Sample size
Also known as: n, study population size, participant number
Definition
Sample size refers to the number of participants or observations included in a research study. Researchers calculate an appropriate sample size during study planning using statistical power analysis, which takes into account the expected effect size of the treatment, the acceptable level of statistical significance (conventionally p < 0.05), and the desired statistical power (typically 80-90%). A study with inadequate sample size may fail to detect a true treatment effect (type II error), while studies with excessive sample sizes waste resources and may detect trivial effects as statistically significant. The sample size calculation is tailored to the primary outcome of interest; secondary outcomes may have different power considerations. Factors influencing sample size include the variability of the outcome measure, the acceptable margin of error, and the anticipated dropout rate.
Small studies have wider confidence intervals around effect estimates and greater susceptibility to chance findings. Large studies provide more precise estimates but require more resources and participants. In rare diseases or when studying a costly intervention, researchers may employ adaptive trial designs that allow the sample size to be adjusted as data accumulate, balancing statistical power with efficiency. Multi-centre trials pool participants across multiple sites to achieve adequate sample sizes more quickly than single-centre studies.

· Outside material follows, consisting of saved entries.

===== src/design/cpd_cfg.svh =====
// register map, result codes, area sizes and timing of the poll data area block
`ifndef CPD_CFG_SVH
`define CPD_CFG_SVH

`define CPD_A_CTRL        12'h000
`define CPD_A_RD_BASE     12'h004
`define CPD_A_WR_BASE     12'h008
`define CPD_A_STATUS      12'h00c
`define CPD_A_INT_STAT    12'h010
`define CPD_A_INT_MASK    12'h014
`define CPD_MEM_SEL       2'h1

`define CPD_CTRL_START    0
`define CPD_CTRL_WRITE    1
`define CPD_CTRL_PM       2
`define CPD_CTRL_GRP_LSB  4
`define CPD_CTRL_CNT_LSB  8
`define CPD_CTRL_RST      32'h0000_0010

`define CPD_INT_DONE      0
`define CPD_INT_ERR       1

`define CPD_RESP_OK       2'h0
`define CPD_RESP_SLVERR   2'h2

`define CPD_EC_MARK       8'hff
`define CPD_EC_ADDR_OVF   16'hff04
`define CPD_EC_NO_EXEC    16'hff0d
`define CPD_EC_PARITY     16'hff10
`define CPD_EC_FRAMING    16'hff11
`define CPD_EC_OVERRUN    16'hff12
`define CPD_EC_BLOCK_CHK  16'hff13
`define CPD_EC_FORMAT     16'hff14
`define CPD_EC_NUMERIC    16'hff15
`define CPD_EC_SUBADDR    16'hff16
`define CPD_EC_FRAME_LEN  16'hff18
`define CPD_EC_NV_WRITE   16'hff21
`define CPD_EC_RSP_BCC    16'hff97
`define CPD_TIMEOUT_CODE  16'he999
`define CPD_OPCMD_NO_SV   16'h0600

`define CPD_TC_LEN        5'd11
`define CPD_PM_LEN        5'd18
`define CPD_WR_LEN        5'd26
`define CPD_VAR_MAX       4'd12
`define CPD_PM_CLR_LO     5'd4
`define CPD_PM_CLR_HI     5'd9

`define CPD_CLK_KHZ       50000
`define CPD_TMO_MS        100

`endif


===== src/design/cpd_pkg.sv =====
// types shared by the poll data area block
package cpd_pkg;

    typedef enum logic [3:0]
    {
        cause_parity, cause_framing, cause_overrun, cause_block_check, cause_rsp_block_check,
        cause_addr_ovf, cause_no_exec, cause_format, cause_numeric, cause_subaddr,
        cause_frame_len, cause_nv_write
    } cpd_cause_t;

    typedef enum logic [1:0]
    {
        lk_read, lk_write, lk_cmd
    } cpd_lkop_t;

    typedef enum logic [3:0]
    {
        st_idle, st_rscan, st_rreq, st_rwait, st_wop, st_wopd, st_wlo, st_whi,
        st_wreq, st_wwait, st_creq, st_cwait, st_mon
    } cpd_state_t;

endpackage : cpd_pkg


===== src/design/cpd_mem.sv =====
// single port data memory word store with registered read data
`timescale 1ns/1ps
module cpd_mem
#(
    parameter int unsigned AW = 8,
    parameter int unsigned DW = 16
)
(
    input  wire logic          aclk,
    input  wire logic          we,
    input  wire logic          re,
    input  wire logic [AW-1:0] addr,
    input  wire logic [DW-1:0] wdata,
    output      logic [DW-1:0] rdata
);
    logic [DW-1:0] store [0:(1<<AW)-1];

    always_ff @(posedge aclk)
    begin
        if (we)
            store[addr] <= wdata;
        if (re)
            rdata <= store[addr];
    end
endmodule : cpd_mem


===== src/design/cpd_top.sv =====
// poll data area engine: result words, read and write areas, AXI4-Lite access
// Functional notes
// end code 00: instrument response code goes to the monitor word
// other end codes: error code with ff in the upper byte
// parity ff10, framing ff11, overrun ff12, check ff13, response check ff97
// address ff04, no exec ff0d, format ff14, numeric ff15, subaddr ff16, length ff18, nv ff21
// no answer from the instrument writes e999
// host puts command code in bits 15:8, related data in bits 7:0
// operation command 0600 suppresses all setpoint_value writes
// host issues ram and backup mode selects in one scan only
// write variable n: low word at 2n, high word at 2n+1, n 1..12
// comm error aborts the write; later variables and command not sent
// temperature controller read area is 11 words from the base
// groups 1,2 words 1-3; 3 adds 4-5; 4 adds 6-8; 5 adds 9-10
// words not read because of an error are set to 0000
// word 2 holds temperature status, word 10 heater current status
// panel meter read area is 18 words from the base
// meter words 1-3 all; 4-9 groups 2,3,5; 10-17 groups 4,5
// meter group 4 clears words 4 to 9
// same monitor code structure for both instrument kinds
// monitor word written after each transaction, before going idle
//
// Decided for this implementation: the AXI4-Lite slave port and the register offsets.
`timescale 1ns/1ps
`include "cpd_cfg.svh"
module cpd_top
#(
    parameter int unsigned MEM_AW  = 8,
    parameter int unsigned TMO_CYC = `CPD_TMO_MS * `CPD_CLK_KHZ
)
(
    input  wire logic                aclk,
    input  wire logic                aresetn,
    input  wire logic [11:0]         s_axi_awaddr,
    input  wire logic                s_axi_awvalid,
    output      logic                s_axi_awready,
    input  wire logic [31:0]         s_axi_wdata,
    input  wire logic [3:0]          s_axi_wstrb,
    input  wire logic                s_axi_wvalid,
    output      logic                s_axi_wready,
    output      logic [1:0]          s_axi_bresp,
    output      logic                s_axi_bvalid,
    input  wire logic                s_axi_bready,
    input  wire logic [11:0]         s_axi_araddr,
    input  wire logic                s_axi_arvalid,
    output      logic                s_axi_arready,
    output      logic [31:0]         s_axi_rdata,
    output      logic [1:0]          s_axi_rresp,
    output      logic                s_axi_rvalid,
    input  wire logic                s_axi_rready,
    output      logic                irq,
    output      logic                lk_req,
    output      cpd_pkg::cpd_lkop_t  lk_op,
    output      logic [4:0]          lk_index,
    output      logic [31:0]         lk_wdata,
    output      logic [15:0]         lk_cmd,
    input  wire logic                lk_rsp_valid,
    input  wire logic                lk_rsp_err,
    input  wire cpd_pkg::cpd_cause_t lk_cause,
    input  wire logic [15:0]         lk_resp_code,
    input  wire logic [15:0]         lk_rdata
);
    import cpd_pkg::*;

    cpd_state_t        st_q;
    logic              aw_held_q, w_held_q, ar_held_q, rd_pend_q;
    logic [11:0]       aw_addr_q, ar_addr_q;
    logic [31:0]       w_data_q, ctrl_q;
    logic [3:0]        w_strb_q;
    logic [MEM_AW-1:0] rd_base_q, wr_base_q;
    logic [1:0]        int_stat_q, int_mask_q;
    logic              cfg_err_q, wr_mode_q, pm_q, abort_q;
    logic [2:0]        grp_q;
    logic [3:0]        cnt_q, var_q;
    logic [4:0]        off_q;
    logic [15:0]       mon_q, mon_last_q, opcmd_q, lo_q, m_rdata;
    logic [31:0]       tmo_q;

    function automatic logic in_grp(input logic pm, input logic [2:0] g, input logic [4:0] o);
        logic r;
        r = 1'b0;
        if (o <= 5'd3)
            r = 1'b1;
        else if (pm)
            r = (o <= 5'd9) ? (g == 3'd2 || g == 3'd3 || g == 3'd5) : (g == 3'd4 || g == 3'd5);
        else if (o <= 5'd5)
            r = (g >= 3'd3);
        else if (o <= 5'd8)
            r = (g >= 3'd4);
        else
            r = (g == 3'd5);
        return r;
    endfunction : in_grp

    function automatic logic [15:0] err_code(input cpd_cause_t c);
        logic [15:0] r;
        case (c)
            cause_parity:          r = `CPD_EC_PARITY;
            cause_framing:         r = `CPD_EC_FRAMING;
            cause_overrun:         r = `CPD_EC_OVERRUN;
            cause_block_check:     r = `CPD_EC_BLOCK_CHK;
            cause_rsp_block_check: r = `CPD_EC_RSP_BCC;
            cause_addr_ovf:        r = `CPD_EC_ADDR_OVF;
            cause_format:          r = `CPD_EC_FORMAT;
            cause_numeric:         r = `CPD_EC_NUMERIC;
            cause_subaddr:         r = `CPD_EC_SUBADDR;
            cause_frame_len:       r = `CPD_EC_FRAME_LEN;
            cause_nv_write:        r = `CPD_EC_NV_WRITE;
            default:               r = `CPD_EC_NO_EXEC;
        endcase
        return r;
    endfunction : err_code

    // bus side decode
    wire [31:0] wmask      = {{8{w_strb_q[3]}}, {8{w_strb_q[2]}}, {8{w_strb_q[1]}}, {8{w_strb_q[0]}}};
    wire [31:0] w_merge_c  = (ctrl_q & ~wmask) | (w_data_q & wmask);
    wire        eng_idle   = (st_q == st_idle);
    wire        wr_is_mem  = (aw_addr_q[11:10] == `CPD_MEM_SEL);
    wire        rd_is_mem  = (ar_addr_q[11:10] == `CPD_MEM_SEL);
    wire        wr_go      = aw_held_q & w_held_q & ~s_axi_bvalid & (~wr_is_mem | eng_idle);
    wire        wr_ctrl    = wr_go & (aw_addr_q == `CPD_A_CTRL);
    wire        wr_rdb     = wr_go & (aw_addr_q == `CPD_A_RD_BASE);
    wire        wr_wrb     = wr_go & (aw_addr_q == `CPD_A_WR_BASE);
    wire        wr_istat   = wr_go & (aw_addr_q == `CPD_A_INT_STAT);
    wire        wr_imask   = wr_go & (aw_addr_q == `CPD_A_INT_MASK);
    wire        wr_hit     = wr_is_mem | wr_ctrl | wr_rdb | wr_wrb | wr_istat | wr_imask
                             | (aw_addr_q == `CPD_A_STATUS);
    wire        mem_wr_go  = wr_go & wr_is_mem & (w_strb_q[0] | w_strb_q[1]);
    wire        mem_rd_go  = ar_held_q & ~s_axi_rvalid & ~rd_pend_q & rd_is_mem & eng_idle & ~mem_wr_go;
    wire        reg_rd_go  = ar_held_q & ~s_axi_rvalid & ~rd_pend_q & ~rd_is_mem;

    // start request and area bounds
    wire        start_req  = wr_ctrl & w_strb_q[0] & w_data_q[`CPD_CTRL_START] & eng_idle;
    wire        n_write    = w_merge_c[`CPD_CTRL_WRITE];
    wire        n_pm       = w_merge_c[`CPD_CTRL_PM];
    wire [2:0]  n_grp      = w_merge_c[`CPD_CTRL_GRP_LSB +: 3];
    wire [3:0]  n_cnt      = w_merge_c[`CPD_CTRL_CNT_LSB +: 4];
    wire [4:0]  n_len      = n_write ? `CPD_WR_LEN : (n_pm ? `CPD_PM_LEN : `CPD_TC_LEN);
    wire [MEM_AW:0] n_end  = {1'b0, n_write ? wr_base_q : rd_base_q} + (MEM_AW+1)'(n_len);
    wire        n_ok       = (n_end <= (MEM_AW+1)'(1 << MEM_AW)) && (n_write || (n_grp >= 3'd1 && n_grp <= 3'd5));
    wire        start_go   = start_req & n_ok;
    wire        start_bad  = start_req & ~n_ok;

    // engine datapath
    wire [4:0]  area_len   = pm_q ? `CPD_PM_LEN : `CPD_TC_LEN;
    wire        at_end     = (off_q == area_len);
    wire        pm_clr     = pm_q && grp_q == 3'd4 && off_q >= `CPD_PM_CLR_LO && off_q <= `CPD_PM_CLR_HI;
    wire        word_in    = in_grp(pm_q, grp_q, off_q);
    wire        zero_word  = (st_q == st_rscan) & ~at_end & (pm_clr | (word_in & abort_q));
    wire        fetch_word = (st_q == st_rscan) & ~at_end & ~zero_word & word_in;
    wire        waiting    = (st_q == st_rwait) | (st_q == st_wwait) | (st_q == st_cwait);
    wire        tmo_hit    = (tmo_q == TMO_CYC - 32'd1);
    wire        got_ok     = waiting & lk_rsp_valid & ~lk_rsp_err;
    wire        got_bad    = waiting & ~got_ok & ((lk_rsp_valid & lk_rsp_err) | tmo_hit);
    wire [15:0] bad_code   = lk_rsp_valid ? err_code(lk_cause) : `CPD_TIMEOUT_CODE;
    wire        no_sv      = (opcmd_q == `CPD_OPCMD_NO_SV);
    wire [4:0]  off_sel    = (st_q == st_mon) ? 5'd0 : (st_q == st_wop) ? 5'd1 :
                             (st_q == st_wlo) ? {var_q, 1'b0} : (st_q == st_whi) ? {var_q, 1'b1} : off_q;
    wire [MEM_AW-1:0] base_sel = wr_mode_q ? wr_base_q : rd_base_q;
    wire [MEM_AW-1:0] eng_addr = base_sel + MEM_AW'(off_sel);
    wire        eng_we     = zero_word | ((st_q == st_rwait) & (got_ok | got_bad)) | (st_q == st_mon);
    wire        eng_re     = (st_q == st_wop) | (st_q == st_wlo) | (st_q == st_whi);
    wire [15:0] eng_wdata  = (st_q == st_mon) ? mon_q : (got_ok ? lk_rdata : 16'h0000);
    wire        m_we       = eng_idle ? mem_wr_go : eng_we;
    wire        m_re       = eng_idle ? mem_rd_go : eng_re;
    wire [MEM_AW-1:0] m_addr = ~eng_idle ? eng_addr :
                               (mem_wr_go ? aw_addr_q[MEM_AW+1:2] : ar_addr_q[MEM_AW+1:2]);
    wire [15:0] m_wdata    = eng_idle ? w_data_q[15:0] : eng_wdata;

    // register read view
    wire [31:0] reg_rdata  = (ar_addr_q == `CPD_A_CTRL)     ? ctrl_q :
                             (ar_addr_q == `CPD_A_RD_BASE)  ? 32'(rd_base_q) :
                             (ar_addr_q == `CPD_A_WR_BASE)  ? 32'(wr_base_q) :
                             (ar_addr_q == `CPD_A_STATUS)   ? {mon_last_q, 14'h0000, cfg_err_q, ~eng_idle} :
                             (ar_addr_q == `CPD_A_INT_STAT) ? 32'(int_stat_q) :
                             (ar_addr_q == `CPD_A_INT_MASK) ? 32'(int_mask_q) : 32'h0000_0000;
    wire        reg_hit    = (ar_addr_q[11:5] == 7'h00) && (ar_addr_q[4:2] <= 3'h5) && (ar_addr_q[1:0] == 2'h0);
    wire [1:0]  int_set    = {(st_q == st_mon) & abort_q | start_bad, st_q == st_mon};
    wire [1:0]  int_clr    = wr_istat & w_strb_q[0] ? w_data_q[1:0] : 2'h0;
    wire [1:0]  int_stat_d = (int_stat_q & ~int_clr) | int_set;

    cpd_mem #(.AW(MEM_AW), .DW(16)) u_mem
    (
        .aclk  (aclk),
        .we    (m_we),
        .re    (m_re),
        .addr  (m_addr),
        .wdata (m_wdata),
        .rdata (m_rdata)
    );

    // AXI4-Lite write channel
    always_ff @(posedge aclk)
    begin
        if (!aresetn)
        begin
            {aw_held_q, w_held_q, s_axi_bvalid} <= 3'h0;
            {s_axi_awready, s_axi_wready} <= 2'h3;
            s_axi_bresp <= `CPD_RESP_OK;
            aw_addr_q <= 12'h000;
            w_data_q <= 32'h0000_0000;
            w_strb_q <= 4'h0;
        end
        else
        begin
            if (s_axi_awvalid && s_axi_awready)
                {aw_held_q, s_axi_awready, aw_addr_q} <= {2'b10, s_axi_awaddr};
            if (s_axi_wvalid && s_axi_wready)
                {w_held_q, s_axi_wready, w_data_q, w_strb_q} <= {2'b10, s_axi_wdata, s_axi_wstrb};
            if (wr_go)
                {s_axi_bvalid, s_axi_bresp} <= {1'b1, wr_hit ? `CPD_RESP_OK : `CPD_RESP_SLVERR};
            if (s_axi_bvalid && s_axi_bready)
                {s_axi_bvalid, aw_held_q, w_held_q, s_axi_awready, s_axi_wready} <= 5'h03;
        end
    end

    // AXI4-Lite read channel; memory words take one extra cycle
    always_ff @(posedge aclk)
    begin
        if (!aresetn)
        begin
            {ar_held_q, rd_pend_q, s_axi_rvalid} <= 3'h0;
            s_axi_arready <= 1'b1;
            ar_addr_q <= 12'h000;
            s_axi_rdata <= 32'h0000_0000;
            s_axi_rresp <= `CPD_RESP_OK;
        end
        else
        begin
            if (s_axi_arvalid && s_axi_arready)
                {ar_held_q, s_axi_arready, ar_addr_q} <= {2'b10, s_axi_araddr};
            rd_pend_q <= mem_rd_go;
            if (reg_rd_go)
                {s_axi_rvalid, s_axi_rdata, s_axi_rresp} <= {1'b1, reg_rdata, reg_hit ? `CPD_RESP_OK : `CPD_RESP_SLVERR};
            if (rd_pend_q)
                {s_axi_rvalid, s_axi_rdata, s_axi_rresp} <= {1'b1, 16'h0000, m_rdata, `CPD_RESP_OK};
            if (s_axi_rvalid && s_axi_rready)
                {s_axi_rvalid, ar_held_q, s_axi_arready} <= 3'h1;
        end
    end

    // software registers and interrupt
    always_ff @(posedge aclk)
    begin
        if (!aresetn)
        begin
            ctrl_q <= `CPD_CTRL_RST;
            {rd_base_q, wr_base_q} <= '0;
            {int_stat_q, int_mask_q, cfg_err_q, irq} <= 6'h00;
        end
        else
        begin
            if (wr_ctrl)
                ctrl_q <= w_merge_c & ~(32'h1 << `CPD_CTRL_START);
            if (wr_rdb && w_strb_q[0])
                rd_base_q <= w_data_q[MEM_AW-1:0];
            if (wr_wrb && w_strb_q[0])
                wr_base_q <= w_data_q[MEM_AW-1:0];
            if (wr_imask && w_strb_q[0])
                int_mask_q <= w_data_q[1:0];
            if (start_req)
                cfg_err_q <= ~n_ok;
            int_stat_q <= int_stat_d;
            irq <= |(int_stat_d & int_mask_q);
        end
    end

    // engine sequence
    always_ff @(posedge aclk)
    begin
        if (!aresetn)
            st_q <= st_idle;
        else
        begin
            case (st_q)
                st_idle:  if (start_go) st_q <= n_write ? st_wop : st_rscan;
                st_rscan: if (at_end) st_q <= st_mon; else if (fetch_word) st_q <= st_rreq;
                st_rreq:  st_q <= st_rwait;
                st_rwait: if (got_ok || got_bad) st_q <= st_rscan;
                st_wop:   st_q <= st_wopd;
                st_wopd:  st_q <= st_wlo;
                st_wlo:   st_q <= (var_q > cnt_q || no_sv) ? st_creq : st_whi;
                st_whi:   st_q <= st_wreq;
                st_wreq:  st_q <= st_wwait;
                st_wwait: if (got_ok) st_q <= st_wlo; else if (got_bad) st_q <= st_mon;
                st_creq:  st_q <= st_cwait;
                st_cwait: if (got_ok || got_bad) st_q <= st_mon;
                st_mon:   st_q <= st_idle;
                default:  st_q <= st_idle;
            endcase
        end
    end

    // engine working registers
    always_ff @(posedge aclk)
    begin
        if (!aresetn)
        begin
            {wr_mode_q, pm_q, abort_q, grp_q, cnt_q, var_q, off_q} <= '0;
            {mon_q, mon_last_q, opcmd_q, lo_q} <= '0;
            tmo_q <= 32'h0000_0000;
        end
        else
        begin
            if (start_go)
            begin
                {wr_mode_q, pm_q, grp_q, abort_q} <= {n_write, n_pm, n_grp, 1'b0};
                cnt_q <= (n_cnt > `CPD_VAR_MAX) ? `CPD_VAR_MAX : n_cnt;
                {off_q, var_q, mon_q} <= {5'd1, 4'd1, 16'h0000};
            end
            if ((st_q == st_rscan && !at_end && !fetch_word) || (st_q == st_rwait && (got_ok || got_bad)))
                off_q <= off_q + 5'd1;
            if (got_ok)
                mon_q <= lk_resp_code;
            if (got_bad)
                {mon_q, abort_q} <= {bad_code, 1'b1};
            if (st_q == st_wwait && got_ok)
                var_q <= var_q + 4'd1;
            if (st_q == st_wopd)
                opcmd_q <= m_rdata;
            if (st_q == st_whi)
                lo_q <= m_rdata;
            if (st_q == st_mon)
                mon_last_q <= mon_q;
            tmo_q <= (waiting && !got_ok && !got_bad) ? tmo_q + 32'd1 : 32'h0000_0000;
        end
    end

    // link requests
    always_ff @(posedge aclk)
    begin
        if (!aresetn)
        begin
            {lk_req, lk_index, lk_wdata, lk_cmd} <= '0;
            lk_op <= lk_read;
        end
        else
        begin
            lk_req <= (st_q == st_rreq) | (st_q == st_wreq) | (st_q == st_creq);
            // port lk_cmd hides the enum literal, so the literal is scoped
            if (st_q == st_rreq || st_q == st_wreq || st_q == st_creq)
                lk_op <= (st_q == st_rreq) ? lk_read : (st_q == st_wreq) ? lk_write : cpd_pkg::lk_cmd;
            if (st_q == st_rreq)
                lk_index <= off_q;
            if (st_q == st_wreq)
                {lk_index, lk_wdata} <= {1'b0, var_q, m_rdata, lo_q};
            if (st_q == st_creq)
                {lk_index, lk_cmd} <= {5'd0, opcmd_q};
        end
    end
endmodule : cpd_top


===== config.mk =====
export PLATFORM = sky130hd
export DESIGN_NAME = cpd_top
export DESIGN_NICKNAME = d
export VERILOG_FILES = /design/src/design/cpd_pkg.sv /design/src/design/cpd_mem.sv /design/src/design/cpd_top.sv
export VERILOG_INCLUDE_DIRS = /design/src /design/src/design
export SDC_FILE = /design/constraint.sdc
export NUM_CORES = 2
export LEC_CHECK = 0
export BUFFER_PORTS_ARGS = -buffer_cell sky130_fd_sc_hd__buf_2
export CAP_MARGIN = 30
export CORE_ASPECT_RATIO = 0.75
export CORE_MARGIN = 2
export CORE_UTILIZATION = 56
export CTS_CLUSTER_DIAMETER = 200
export DETAILED_ROUTE_END_ITERATION = 7
export PLACE_DENSITY = 0.72
export SLEW_MARGIN = 20
export SYNTH_ARGS = -nofsm -noshare
export SYNTH_HDL_FRONTEND = slang
export SYNTH_HIERARCHICAL = 1
export SYNTH_MEMORY_MAX_BITS = 65536
export SYNTH_SLANG_ARGS = --single-unit

===== constraint.sdc =====
create_clock -name aclk -period 6.9 [get_ports aclk]
set_input_delay 0.69 -clock aclk [delete_from_list [all_inputs] [get_ports aclk]]
set_output_delay 0.69 -clock aclk [all_outputs]
set_load 0.02 [all_outputs]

The relationship between sample size and reproducibility has become a central concern in research methodology. Studies with small sample sizes are more likely to produce inflated effect estimates and are less likely to be replicated in follow-up studies. Meta-analyses that pool data across multiple studies effectively increase the overall sample size and provide more reliable estimates of treatment effects. In research contexts, careful attention to sample size planning is essential for conducting rigorous, reproducible science.